Only the other day I was reading John Regan’s article about Hart and the controversy surrounding the killing of Protestants in West Cork by the IRA: he was harshly critical of Hart’s approach to the source material but said more or less the same things about him as Brian did on CLR. If this is enough to get yourself blacklisted, so be it – personally I would much rather find myself on a ‘disapproved historians list’ with Hanley and Regan than get your tick of approval.

Like

EWI - April 28, 2012

Yeah, I was mystified by RW’s comment as well. Historical criticism and the poltically-inspired anti-Irish republican campaign know as ‘revisionism’ are two very different beasts, and Regan and Hanley belong to the first, not the second, in my opinion.

Like

WorldbyStorm - April 28, 2012

I don’t believe Brian Hanley has ‘defended’ Peter Hart. It’s exactly as Ed said, that the waters had been muddied by the likes of EH, but that Hart while erring had done some good research even if the conclusions (and a few stops along the way) were problematic.

I like Regan too.

But, even if their BH and Regan’s view is very much one I’d share I’m very much agin approved lists too.

Like

EWI - April 28, 2012

but that Hart while erring had done some good research even if the conclusions (and a few stops along the way) were problematic.

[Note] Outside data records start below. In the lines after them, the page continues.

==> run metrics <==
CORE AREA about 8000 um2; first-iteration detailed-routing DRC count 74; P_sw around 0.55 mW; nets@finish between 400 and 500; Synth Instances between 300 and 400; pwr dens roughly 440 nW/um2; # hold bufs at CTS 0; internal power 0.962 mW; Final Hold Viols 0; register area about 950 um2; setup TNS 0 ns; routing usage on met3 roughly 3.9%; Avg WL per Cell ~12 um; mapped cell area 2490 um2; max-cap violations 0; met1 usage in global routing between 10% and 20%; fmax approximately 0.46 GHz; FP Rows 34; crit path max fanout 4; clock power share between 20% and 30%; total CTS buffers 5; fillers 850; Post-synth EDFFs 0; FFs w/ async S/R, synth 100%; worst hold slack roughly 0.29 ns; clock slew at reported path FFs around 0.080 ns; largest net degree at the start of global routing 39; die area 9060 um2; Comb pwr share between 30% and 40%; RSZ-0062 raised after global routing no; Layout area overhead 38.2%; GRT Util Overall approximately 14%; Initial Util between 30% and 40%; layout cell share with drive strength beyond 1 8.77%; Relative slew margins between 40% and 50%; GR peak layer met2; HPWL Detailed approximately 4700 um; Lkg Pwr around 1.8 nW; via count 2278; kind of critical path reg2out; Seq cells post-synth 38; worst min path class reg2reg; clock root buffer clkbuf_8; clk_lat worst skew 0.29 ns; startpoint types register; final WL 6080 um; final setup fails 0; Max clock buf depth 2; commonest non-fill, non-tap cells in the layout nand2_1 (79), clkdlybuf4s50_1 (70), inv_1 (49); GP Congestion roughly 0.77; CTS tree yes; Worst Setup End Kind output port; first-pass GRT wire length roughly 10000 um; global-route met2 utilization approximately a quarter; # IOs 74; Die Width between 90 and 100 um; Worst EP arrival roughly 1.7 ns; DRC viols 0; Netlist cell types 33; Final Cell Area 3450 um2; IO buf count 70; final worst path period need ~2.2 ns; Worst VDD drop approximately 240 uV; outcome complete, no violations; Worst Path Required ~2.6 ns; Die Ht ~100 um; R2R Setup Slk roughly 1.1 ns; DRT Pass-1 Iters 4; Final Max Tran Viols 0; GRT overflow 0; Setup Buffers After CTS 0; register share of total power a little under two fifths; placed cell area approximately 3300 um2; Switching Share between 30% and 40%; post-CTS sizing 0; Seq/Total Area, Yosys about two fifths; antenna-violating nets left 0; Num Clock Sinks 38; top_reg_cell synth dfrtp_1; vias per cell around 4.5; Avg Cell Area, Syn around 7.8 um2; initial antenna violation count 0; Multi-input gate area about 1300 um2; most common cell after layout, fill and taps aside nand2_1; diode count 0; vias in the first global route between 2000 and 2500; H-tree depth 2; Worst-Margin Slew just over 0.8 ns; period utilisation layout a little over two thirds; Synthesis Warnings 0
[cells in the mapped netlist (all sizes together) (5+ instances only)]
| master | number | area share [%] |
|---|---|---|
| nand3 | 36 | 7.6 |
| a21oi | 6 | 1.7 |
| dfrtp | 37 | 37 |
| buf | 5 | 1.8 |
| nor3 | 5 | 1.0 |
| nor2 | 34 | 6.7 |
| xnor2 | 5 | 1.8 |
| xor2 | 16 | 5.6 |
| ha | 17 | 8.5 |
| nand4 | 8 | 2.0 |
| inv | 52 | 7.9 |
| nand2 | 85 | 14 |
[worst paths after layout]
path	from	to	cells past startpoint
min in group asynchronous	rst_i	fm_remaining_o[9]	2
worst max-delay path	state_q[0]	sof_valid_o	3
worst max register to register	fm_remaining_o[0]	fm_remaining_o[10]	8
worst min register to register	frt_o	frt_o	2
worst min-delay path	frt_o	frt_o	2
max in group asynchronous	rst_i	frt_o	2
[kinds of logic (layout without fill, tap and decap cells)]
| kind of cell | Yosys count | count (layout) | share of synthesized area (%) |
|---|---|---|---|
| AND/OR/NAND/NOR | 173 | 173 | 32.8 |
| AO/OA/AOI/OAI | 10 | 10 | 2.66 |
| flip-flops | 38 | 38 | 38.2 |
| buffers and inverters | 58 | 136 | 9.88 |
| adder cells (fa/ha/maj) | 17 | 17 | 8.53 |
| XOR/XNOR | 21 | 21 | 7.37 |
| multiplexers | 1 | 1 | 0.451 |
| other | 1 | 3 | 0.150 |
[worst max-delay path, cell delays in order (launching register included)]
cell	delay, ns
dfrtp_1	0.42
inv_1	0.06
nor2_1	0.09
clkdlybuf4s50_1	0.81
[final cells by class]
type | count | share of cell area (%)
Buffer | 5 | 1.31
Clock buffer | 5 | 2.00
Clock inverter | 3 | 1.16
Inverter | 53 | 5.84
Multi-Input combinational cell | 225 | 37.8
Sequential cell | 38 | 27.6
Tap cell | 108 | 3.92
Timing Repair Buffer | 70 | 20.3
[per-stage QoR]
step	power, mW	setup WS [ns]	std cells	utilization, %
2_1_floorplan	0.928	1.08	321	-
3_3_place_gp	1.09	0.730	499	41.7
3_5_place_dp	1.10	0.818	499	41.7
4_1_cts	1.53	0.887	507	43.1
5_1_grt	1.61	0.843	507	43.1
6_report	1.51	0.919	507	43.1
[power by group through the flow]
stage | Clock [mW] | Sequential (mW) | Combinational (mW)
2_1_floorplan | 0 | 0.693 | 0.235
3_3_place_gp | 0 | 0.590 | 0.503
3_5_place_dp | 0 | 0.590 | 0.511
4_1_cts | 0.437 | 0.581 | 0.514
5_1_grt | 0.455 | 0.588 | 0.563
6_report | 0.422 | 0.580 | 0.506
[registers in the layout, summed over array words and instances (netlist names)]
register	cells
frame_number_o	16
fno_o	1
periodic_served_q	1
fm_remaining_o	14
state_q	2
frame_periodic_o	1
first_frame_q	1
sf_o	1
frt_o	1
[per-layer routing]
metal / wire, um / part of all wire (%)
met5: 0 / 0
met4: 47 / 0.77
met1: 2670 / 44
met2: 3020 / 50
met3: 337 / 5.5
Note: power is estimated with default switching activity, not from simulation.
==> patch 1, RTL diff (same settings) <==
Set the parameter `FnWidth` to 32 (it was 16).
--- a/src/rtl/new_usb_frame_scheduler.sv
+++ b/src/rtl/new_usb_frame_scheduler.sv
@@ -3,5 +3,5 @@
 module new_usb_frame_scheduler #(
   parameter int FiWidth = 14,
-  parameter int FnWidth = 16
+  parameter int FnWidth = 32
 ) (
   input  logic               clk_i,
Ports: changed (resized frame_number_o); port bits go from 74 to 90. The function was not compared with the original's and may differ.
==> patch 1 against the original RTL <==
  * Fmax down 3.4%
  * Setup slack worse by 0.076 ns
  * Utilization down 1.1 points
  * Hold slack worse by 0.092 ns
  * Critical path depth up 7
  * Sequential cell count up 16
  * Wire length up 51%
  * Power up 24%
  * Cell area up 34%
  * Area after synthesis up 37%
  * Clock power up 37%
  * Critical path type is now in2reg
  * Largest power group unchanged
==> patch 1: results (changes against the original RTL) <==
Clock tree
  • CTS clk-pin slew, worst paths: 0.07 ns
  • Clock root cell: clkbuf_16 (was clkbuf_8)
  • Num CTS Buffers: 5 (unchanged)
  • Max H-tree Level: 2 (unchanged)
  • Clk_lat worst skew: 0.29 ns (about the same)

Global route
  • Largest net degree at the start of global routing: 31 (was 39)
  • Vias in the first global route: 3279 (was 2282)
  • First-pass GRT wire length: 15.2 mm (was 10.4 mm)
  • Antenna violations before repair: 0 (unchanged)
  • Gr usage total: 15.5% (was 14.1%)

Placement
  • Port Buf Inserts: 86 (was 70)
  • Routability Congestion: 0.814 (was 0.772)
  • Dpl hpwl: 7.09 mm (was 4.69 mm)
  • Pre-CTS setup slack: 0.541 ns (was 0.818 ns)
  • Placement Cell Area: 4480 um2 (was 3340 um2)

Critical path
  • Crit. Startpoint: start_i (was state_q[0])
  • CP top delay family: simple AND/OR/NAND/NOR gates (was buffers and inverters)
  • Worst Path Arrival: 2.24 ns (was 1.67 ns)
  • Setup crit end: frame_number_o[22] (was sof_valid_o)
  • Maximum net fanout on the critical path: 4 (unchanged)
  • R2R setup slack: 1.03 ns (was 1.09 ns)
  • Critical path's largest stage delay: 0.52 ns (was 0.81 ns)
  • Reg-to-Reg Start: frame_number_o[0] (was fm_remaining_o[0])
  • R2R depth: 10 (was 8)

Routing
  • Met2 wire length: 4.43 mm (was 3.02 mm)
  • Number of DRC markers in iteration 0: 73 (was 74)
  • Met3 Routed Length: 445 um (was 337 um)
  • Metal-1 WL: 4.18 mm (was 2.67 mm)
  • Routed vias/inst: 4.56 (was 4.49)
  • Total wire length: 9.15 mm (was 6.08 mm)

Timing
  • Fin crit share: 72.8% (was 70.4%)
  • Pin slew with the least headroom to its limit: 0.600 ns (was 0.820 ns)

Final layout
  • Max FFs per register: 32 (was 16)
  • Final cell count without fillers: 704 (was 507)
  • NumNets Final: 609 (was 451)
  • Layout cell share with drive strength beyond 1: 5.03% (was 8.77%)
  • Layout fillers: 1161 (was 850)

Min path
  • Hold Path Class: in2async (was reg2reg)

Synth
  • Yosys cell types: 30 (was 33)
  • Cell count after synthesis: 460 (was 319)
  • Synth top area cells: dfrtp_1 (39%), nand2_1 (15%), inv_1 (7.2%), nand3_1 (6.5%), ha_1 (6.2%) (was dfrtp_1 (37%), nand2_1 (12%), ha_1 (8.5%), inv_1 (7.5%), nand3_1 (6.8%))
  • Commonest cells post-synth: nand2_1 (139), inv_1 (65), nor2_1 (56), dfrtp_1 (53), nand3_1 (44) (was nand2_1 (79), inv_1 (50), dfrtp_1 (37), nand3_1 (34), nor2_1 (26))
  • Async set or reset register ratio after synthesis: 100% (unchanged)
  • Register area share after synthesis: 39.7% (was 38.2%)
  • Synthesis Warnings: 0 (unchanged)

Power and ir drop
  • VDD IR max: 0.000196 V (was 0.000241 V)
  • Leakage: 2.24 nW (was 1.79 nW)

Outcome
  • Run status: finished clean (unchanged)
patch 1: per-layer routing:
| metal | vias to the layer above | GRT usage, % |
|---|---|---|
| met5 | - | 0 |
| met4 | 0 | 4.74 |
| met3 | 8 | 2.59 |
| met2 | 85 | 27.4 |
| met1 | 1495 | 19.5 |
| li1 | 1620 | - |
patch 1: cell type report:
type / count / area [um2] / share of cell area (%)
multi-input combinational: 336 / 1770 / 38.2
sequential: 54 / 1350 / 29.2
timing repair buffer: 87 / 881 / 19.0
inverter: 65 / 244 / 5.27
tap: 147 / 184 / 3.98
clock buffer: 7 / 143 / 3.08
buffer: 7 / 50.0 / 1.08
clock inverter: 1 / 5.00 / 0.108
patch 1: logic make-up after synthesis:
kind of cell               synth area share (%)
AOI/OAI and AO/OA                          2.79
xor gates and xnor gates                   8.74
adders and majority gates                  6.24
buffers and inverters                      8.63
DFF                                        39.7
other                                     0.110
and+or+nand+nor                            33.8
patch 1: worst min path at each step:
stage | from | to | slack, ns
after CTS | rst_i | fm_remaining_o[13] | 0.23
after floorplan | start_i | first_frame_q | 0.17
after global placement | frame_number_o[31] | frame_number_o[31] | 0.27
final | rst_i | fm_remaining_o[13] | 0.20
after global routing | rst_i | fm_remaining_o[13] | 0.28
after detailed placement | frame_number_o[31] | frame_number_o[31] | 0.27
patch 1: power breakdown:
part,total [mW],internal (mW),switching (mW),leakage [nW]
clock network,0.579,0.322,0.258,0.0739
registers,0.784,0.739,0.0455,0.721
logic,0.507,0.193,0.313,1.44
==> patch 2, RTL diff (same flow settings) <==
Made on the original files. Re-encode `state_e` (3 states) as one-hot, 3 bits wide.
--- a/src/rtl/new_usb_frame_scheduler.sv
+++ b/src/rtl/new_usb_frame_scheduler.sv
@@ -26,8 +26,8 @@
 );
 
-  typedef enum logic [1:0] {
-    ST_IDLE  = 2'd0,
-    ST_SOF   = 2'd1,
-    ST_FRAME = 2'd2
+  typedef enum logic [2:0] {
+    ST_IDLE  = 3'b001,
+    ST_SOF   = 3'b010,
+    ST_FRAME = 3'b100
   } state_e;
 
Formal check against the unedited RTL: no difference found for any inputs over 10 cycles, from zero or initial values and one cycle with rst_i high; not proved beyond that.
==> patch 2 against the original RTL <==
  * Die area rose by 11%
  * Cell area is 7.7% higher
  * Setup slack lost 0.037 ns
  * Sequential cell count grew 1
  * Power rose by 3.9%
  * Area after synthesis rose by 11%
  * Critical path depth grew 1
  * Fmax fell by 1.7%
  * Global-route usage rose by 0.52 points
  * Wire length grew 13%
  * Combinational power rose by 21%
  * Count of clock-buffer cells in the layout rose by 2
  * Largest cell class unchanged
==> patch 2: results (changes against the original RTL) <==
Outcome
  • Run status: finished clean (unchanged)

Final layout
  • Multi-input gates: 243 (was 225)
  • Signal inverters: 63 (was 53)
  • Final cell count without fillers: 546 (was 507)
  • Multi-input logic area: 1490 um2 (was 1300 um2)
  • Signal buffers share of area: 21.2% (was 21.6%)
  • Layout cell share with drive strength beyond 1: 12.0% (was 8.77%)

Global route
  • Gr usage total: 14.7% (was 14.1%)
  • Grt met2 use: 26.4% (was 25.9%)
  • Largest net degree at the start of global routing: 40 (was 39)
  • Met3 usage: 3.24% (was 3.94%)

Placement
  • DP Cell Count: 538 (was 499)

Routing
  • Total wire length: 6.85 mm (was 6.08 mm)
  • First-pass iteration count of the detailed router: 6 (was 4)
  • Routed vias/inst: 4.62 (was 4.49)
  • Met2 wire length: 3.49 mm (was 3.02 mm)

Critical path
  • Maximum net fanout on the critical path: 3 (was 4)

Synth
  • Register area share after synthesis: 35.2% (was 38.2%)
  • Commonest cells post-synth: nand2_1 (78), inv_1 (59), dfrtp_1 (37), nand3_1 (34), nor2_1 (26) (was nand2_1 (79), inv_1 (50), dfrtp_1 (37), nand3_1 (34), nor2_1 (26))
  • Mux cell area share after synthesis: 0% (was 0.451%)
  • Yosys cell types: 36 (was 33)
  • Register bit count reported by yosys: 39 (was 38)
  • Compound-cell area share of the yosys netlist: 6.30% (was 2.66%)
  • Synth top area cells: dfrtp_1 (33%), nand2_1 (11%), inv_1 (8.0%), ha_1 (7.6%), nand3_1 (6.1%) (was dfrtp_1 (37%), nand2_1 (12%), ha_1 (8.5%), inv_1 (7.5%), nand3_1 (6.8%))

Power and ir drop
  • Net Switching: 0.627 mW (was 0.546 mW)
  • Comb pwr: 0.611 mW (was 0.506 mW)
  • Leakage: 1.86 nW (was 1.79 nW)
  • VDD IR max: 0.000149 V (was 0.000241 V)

This is something I can’t agree with at all, I’m afraid. Hart was a fraudster, pure and simple.

Like

EamonnCork - April 28, 2012

He’s not ‘a fraudster pure and simple.’ There’s a lot of very interesting stuff in his Cork IRA book, it’s by far the best book on the subject. I’m far from a revisionist, when I wrote my own book one of my aims was to combat the narrowly anti-republican viewpoint of most books written about Ireland in the seventies and eighties. But, with respect EWI because I often agree with you on things, this stuff of damning people’s work completely because you disagree with them politically is a dead end.
Roy Foster is a revisionist who I would have nothing in common with politically. Tim Pat Coogan is a republican who I’d agree with on most things. But the first wrote better books because he was a better writer. It’s up to the reader to be sufficiently informed to know when political bias is coming in to the equation.
Personally I find ATQ Stewart’s unionist triumphalism, for example, to be well nigh on unbearable but it’s worth reading The Narrow Ground just to get an articulate and interesting presentation of his side’s viewpoint. If we read nothing but stuff we find politically congenial we end up like those American right-wingers who watch nothing but Fox News.
Anyone interested in the period, republicans included, would find Hart’s book extremely interesting, even if there is one section they should perhaps take under advisement. It beats the pants off reading My Fight For Irish Freedom and and the like.
I would personally disagree with all that ‘ethnic cleansing’ and ‘genocide’ stuff written about the Dunmanway killings. But I’d agree with Brian Hanley that Hart’s name has largely been dragged through the mud because he found his work being used by others in an ancient and tedious mudslinging battle.
I remember reading the book when it came out and never suspecting that Hart would end up being portrayed as some kind of Kevin Myers figure. I’d hope anyone commenting on it has read the whole book and not just the various defences of and attacks on it on the web and in other places.
‘Approved Historians.’ That’s the kind of guff which gives any cause a bad name. Perhaps RW was joking, I hope so.

Like

WorldbyStorm - April 28, 2012

I think that’s a crucial point you raise. We can’t just box ourselves into our own approved historians list and ignore the stuff outside. I’m no fan at all of Foster politically, but I’d fully agree about his writing, and I’d go further and say that it’s essential to read what he writes because it’s valid history – albeit with a political bias. It doesn’t make him right and all others wrong, or vice versa. Interpretation is up for debate, but even as an exercise it’s important to get to grips with revisionism and indeed all after becuase revisionism is getting very long in the tooth at this stage.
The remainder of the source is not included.